_WHAT IS REQUIRED_: When you reach the line containing "die_h_um = 146" in the data below, begin returning lines exactly as written, and stop once the line containing "grt_overflow = 2878" has been returned.

_AVAILABLE RECORDS_:

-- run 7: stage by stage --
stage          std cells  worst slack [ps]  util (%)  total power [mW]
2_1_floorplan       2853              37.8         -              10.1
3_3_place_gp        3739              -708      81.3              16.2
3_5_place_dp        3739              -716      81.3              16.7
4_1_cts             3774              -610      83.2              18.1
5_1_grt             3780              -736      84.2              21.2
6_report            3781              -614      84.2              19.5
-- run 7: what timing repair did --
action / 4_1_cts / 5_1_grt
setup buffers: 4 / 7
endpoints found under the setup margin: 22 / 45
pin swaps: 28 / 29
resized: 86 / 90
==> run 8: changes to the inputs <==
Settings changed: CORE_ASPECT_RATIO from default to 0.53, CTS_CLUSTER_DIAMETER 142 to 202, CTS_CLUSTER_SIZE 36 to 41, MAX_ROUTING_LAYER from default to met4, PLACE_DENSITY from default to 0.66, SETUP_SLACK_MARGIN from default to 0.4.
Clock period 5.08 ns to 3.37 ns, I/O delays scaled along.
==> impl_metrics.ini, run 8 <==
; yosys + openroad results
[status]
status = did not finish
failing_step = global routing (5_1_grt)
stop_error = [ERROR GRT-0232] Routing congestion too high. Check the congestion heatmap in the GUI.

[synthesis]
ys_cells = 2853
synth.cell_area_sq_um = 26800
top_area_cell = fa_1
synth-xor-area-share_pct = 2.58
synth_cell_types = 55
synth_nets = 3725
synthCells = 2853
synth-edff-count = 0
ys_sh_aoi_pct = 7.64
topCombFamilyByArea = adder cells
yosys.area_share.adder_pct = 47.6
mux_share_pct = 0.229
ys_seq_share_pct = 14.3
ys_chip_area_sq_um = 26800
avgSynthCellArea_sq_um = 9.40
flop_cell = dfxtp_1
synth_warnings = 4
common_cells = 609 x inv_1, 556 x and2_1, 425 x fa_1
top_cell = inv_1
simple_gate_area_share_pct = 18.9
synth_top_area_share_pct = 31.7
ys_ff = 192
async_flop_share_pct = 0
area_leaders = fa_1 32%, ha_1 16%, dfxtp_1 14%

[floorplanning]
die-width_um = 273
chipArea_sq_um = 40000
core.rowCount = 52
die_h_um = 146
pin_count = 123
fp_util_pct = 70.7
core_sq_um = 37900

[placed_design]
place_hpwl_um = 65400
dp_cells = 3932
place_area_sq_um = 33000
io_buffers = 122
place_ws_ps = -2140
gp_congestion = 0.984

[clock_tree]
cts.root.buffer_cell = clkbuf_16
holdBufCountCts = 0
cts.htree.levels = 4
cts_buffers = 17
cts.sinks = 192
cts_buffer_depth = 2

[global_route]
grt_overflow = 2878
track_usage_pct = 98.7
===== flow/design.v =====
module fpadd_40(x_40,y_40,res_40,clk_40,rst_40);
input [31:0] x_40,y_40;				      
output [31:0] res_40;				 
input clk_40,rst_40;
parameter menw_40=45;             
reg sing_x_40,sing_y_40;	 
reg [7:0] exp_x_40, exp_y_40,exp_res_40;		 
reg [menw_40:0] mes_x_40, mes_y_40,mes_res_40,mes_medi_40;	 
reg zero_40_x,zero_40_y;	
reg signres;		                     
reg [31:0] resout_40;	 
integer int_exp_x,int_exp_y,int_exp_dif_40;	 
integer renorm_40,renorm_400,renorm_401,renorm_402,renorm_403,renorm_404,renorm_405;	 
parameter [menw_40:0] zero_40=0;
integer int_exp_dif_402,int_exp_dif_401,int_exp_dif_404,int_exp_dif_403,int_exp_dif_405,int_exp_dif_406,int_exp_dif_4000,int_exp_dif_400;
reg [menw_40:0] mes_y_402,mes_y_401,mes_y_403,mes_y_404;
reg [menw_40:0] mes_x_402,mes_x_401,mes_x_403,mes_x_404;
reg [menw_40:0] mes_res_401,mes_res_402,mes_res_403,mes_res_404,mes_res_4000,mes_res_400;
reg [7:0] exp_x_402,exp_x_401;
reg [7:0] exp_res_402,exp_res_401,exp_res_403,exp_res_404,exp_res_4000,exp_res_400;
reg sing_x_402,sing_x_401,sing_x_403;
reg sing_y_402,sing_y_401,sing_y_403;
reg signres2,signres1,signres3,signres4,signres5,signres6,signres00,signres0;
assign res_40=resout_40;
always @(*) begin
renorm_40=0;
  zero_40_x = (x_40[30:0]==0)?1:0;
  zero_40_y = (y_40[30:0]==0)?1:0;
  if( y_40[30:0] > x_40[30:0] ) begin
    exp_x_40 = y_40[30:23];
    exp_y_40 = x_40[30:23];
    sing_x_40 = y_40[31];
    sing_y_40 = x_40[31];
    mes_x_40 = (zero_40_y)?0:{ 2'b1, y_40[22:0],zero_40[menw_40:25]};
    mes_y_40 = (zero_40_x)?0:{ 2'b1, x_40[22:0],zero_40[menw_40:25]};
    signres=sing_x_40;
  end else begin
    sing_x_40 = x_40[31];
    sing_y_40 = y_40[31];
    exp_x_40 = x_40[30:23];
    exp_y_40 = y_40[30:23];
    mes_x_40 = (zero_40_x)?0:{ 2'b1, x_40[22:0],zero_40[menw_40:25]};
    mes_y_40 = (zero_40_y)?0:{ 2'b1, y_40[22:0],zero_40[menw_40:25]};
    signres=sing_x_40;
  end
  int_exp_x=exp_x_40;
  int_exp_y=exp_y_40;
  int_exp_dif_40=exp_x_40-exp_y_40;
int_exp_dif_402=int_exp_dif_401;
mes_y_402=mes_y_401;
mes_x_402=mes_x_401;
exp_x_402=exp_x_401;
sing_x_402=sing_x_401;
sing_y_402=sing_y_401;
signres2=signres1;
  if(int_exp_dif_402 > 24) begin
    exp_res_40=exp_x_402;
    mes_res_40=mes_x_402;
  end else begin
    exp_res_40=exp_x_402;
    mes_res_40=0;
    mes_y_402=(int_exp_dif_402[4])?{16'b0,mes_y_402[menw_40:16]}: {mes_y_402};
    mes_y_402=(int_exp_dif_402[3])?{ 8'b0,mes_y_402[menw_40:8 ]}: {mes_y_402};
    mes_y_402=(int_exp_dif_402[2])?{ 4'b0,mes_y_402[menw_40:4 ]}: {mes_y_402};
    mes_y_402=(int_exp_dif_402[1])?{ 2'b0,mes_y_402[menw_40:2 ]}: {mes_y_402};
    mes_y_402=(int_exp_dif_402[0])?{ 1'b0,mes_y_402[menw_40:1 ]}: {mes_y_402};
  end
mes_y_404=mes_y_403;
mes_x_404=mes_x_403;
mes_res_4000=mes_res_400;
exp_res_4000=exp_res_400;
signres00=signres0;
int_exp_dif_4000=int_exp_dif_400;
 if (int_exp_dif_4000 <=24) begin
    if(sing_x_403 == sing_y_403) 
       	mes_res_4000=mes_x_404+mes_y_404;
	 else mes_res_4000=mes_x_404-mes_y_404;
    if(mes_res_4000[menw_40]) begin
      mes_res_4000={1'b0,mes_res_4000[menw_40:1]};
      exp_res_4000=exp_res_4000+1;
    end
  end
mes_res_402=mes_res_401;
int_exp_dif_404=int_exp_dif_403;
signres4=signres3;
exp_res_402=exp_res_401;
renorm_403=renorm_402;
    if(mes_res_402[menw_40-1:menw_40-32]==0) begin 
	renorm_403[5]=1; mes_res_402={ 1'b0,mes_res_402[menw_40-33:0],32'b0 }; 
    end
    if(mes_res_402[menw_40-1:menw_40-16]==0) begin 
	renorm_403[4]=1; mes_res_402={ 1'b0,mes_res_402[menw_40-17:0],16'b0 }; 
    end
    if(mes_res_402[menw_40-1:menw_40-8]==0) begin 
	renorm_403[3]=1; mes_res_402={ 1'b0,mes_res_402[menw_40-9:0], 8'b0 }; 
    end
    if(mes_res_402[menw_40-1:menw_40-4]==0) begin 
	renorm_403[2]=1; mes_res_402={ 1'b0,mes_res_402[menw_40-5:0], 4'b0 }; 
    end
    if(mes_res_402[menw_40-1:menw_40-2]==0) begin 
	renorm_403[1]=1; mes_res_402={ 1'b0,mes_res_402[menw_40-3:0], 2'b0 }; 
    end
    if(mes_res_402[menw_40-1   ]==0) begin 
	renorm_403[0]=1; mes_res_402={ 1'b0,mes_res_402[menw_40-2:0], 1'b0 }; 
    end
mes_res_404=mes_res_403;
signres6=signres5;
renorm_405=renorm_404;
exp_res_404=exp_res_403;
int_exp_dif_406=int_exp_dif_405;
  if (int_exp_dif_406 <=60)
  begin
    if(mes_res_404 != 0) begin
      if(mes_res_404[menw_40-24:0]==0 && mes_res_404[menw_40-24]==1) begin
	if(mes_res_404[menw_40-11]==1) mes_res_404=mes_res_404+{1'b1,zero_40[menw_40-11:0]};
      end else begin
        mes_res_404=mes_res_404;
      end
      exp_res_404=exp_res_404-renorm_405;
      if(mes_res_404[menw_40-1]==0) begin
       exp_res_404=exp_res_404+1;
       mes_res_404={1'b0,mes_res_404[menw_40-1:1]};
      end
    end else begin
      exp_res_404=0;
      signres6=0;
    end
  end
resout_40={signres6,exp_res_404,mes_res_404[menw_40-2:menw_40-24]};
end
always @(posedge clk_40 or posedge rst_40)
begin
	if (rst_40) 
begin
int_exp_dif_401<=0;
mes_x_401<=0;
mes_y_401<= 0;
exp_x_401 <= 0;
sing_x_401<=0;
sing_y_401<=0;
signres1<=0;
renorm_401<=0;
mes_y_403 <= 0;
mes_x_403 <= 0;
sing_x_403 <= 0;
sing_y_403 <= 0;
mes_res_400 <= 0;
renorm_400 <= 0;
signres0 <= 0;
int_exp_dif_400 <= 0;
exp_res_400 <= 0;
mes_res_401 <= 0;
int_exp_dif_403<= 0;
signres3 <= 0;
exp_res_401<= 0;
renorm_402 <= 0;
mes_res_403<=  0;
signres5<= 0;
renorm_404<= 0;
exp_res_403<= 0;
int_exp_dif_405 <= 0;
end
	else begin
	int_exp_dif_401<= int_exp_dif_40;
	mes_x_401<= mes_x_40;
	mes_y_401<= mes_y_40;
	exp_x_401 <= exp_x_40;
	sing_x_401<= sing_x_40;
	sing_y_401<= sing_y_40;
	signres1<= signres;
	renorm_401<= renorm_40;
	mes_y_403 <= mes_y_402;
	mes_x_403 <= mes_x_402;
	sing_x_403 <= sing_x_402;
	sing_y_403 <= sing_y_402;
	mes_res_400 <= mes_res_40;
	renorm_400 <= renorm_401;
	signres0 <= signres2;
	int_exp_dif_400 <= int_exp_dif_402;
	exp_res_400 <= exp_res_40;
	mes_res_401 <= mes_res_4000;
	int_exp_dif_403<= int_exp_dif_4000;
	signres3 <= signres00;
	exp_res_401<= exp_res_4000;
	renorm_402 <= renorm_400;
	mes_res_403 <= mes_res_402;
	signres5 <= signres4;
	renorm_404 <= renorm_403;
	exp_res_403 <= exp_res_402;
	int_exp_dif_405 <= int_exp_dif_404;
	end
end
endmodule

_ANSWER TO THE PROBLEM_:
die_h_um = 146
pin_count = 123
fp_util_pct = 70.7
core_sq_um = 37900

[placed_design]
place_hpwl_um = 65400
dp_cells = 3932
place_area_sq_um = 33000
io_buffers = 122
place_ws_ps = -2140
gp_congestion = 0.984

[clock_tree]
cts.root.buffer_cell = clkbuf_16
holdBufCountCts = 0
cts.htree.levels = 4
cts_buffers = 17
cts.sinks = 192
cts_buffer_depth = 2

[global_route]
grt_overflow = 2878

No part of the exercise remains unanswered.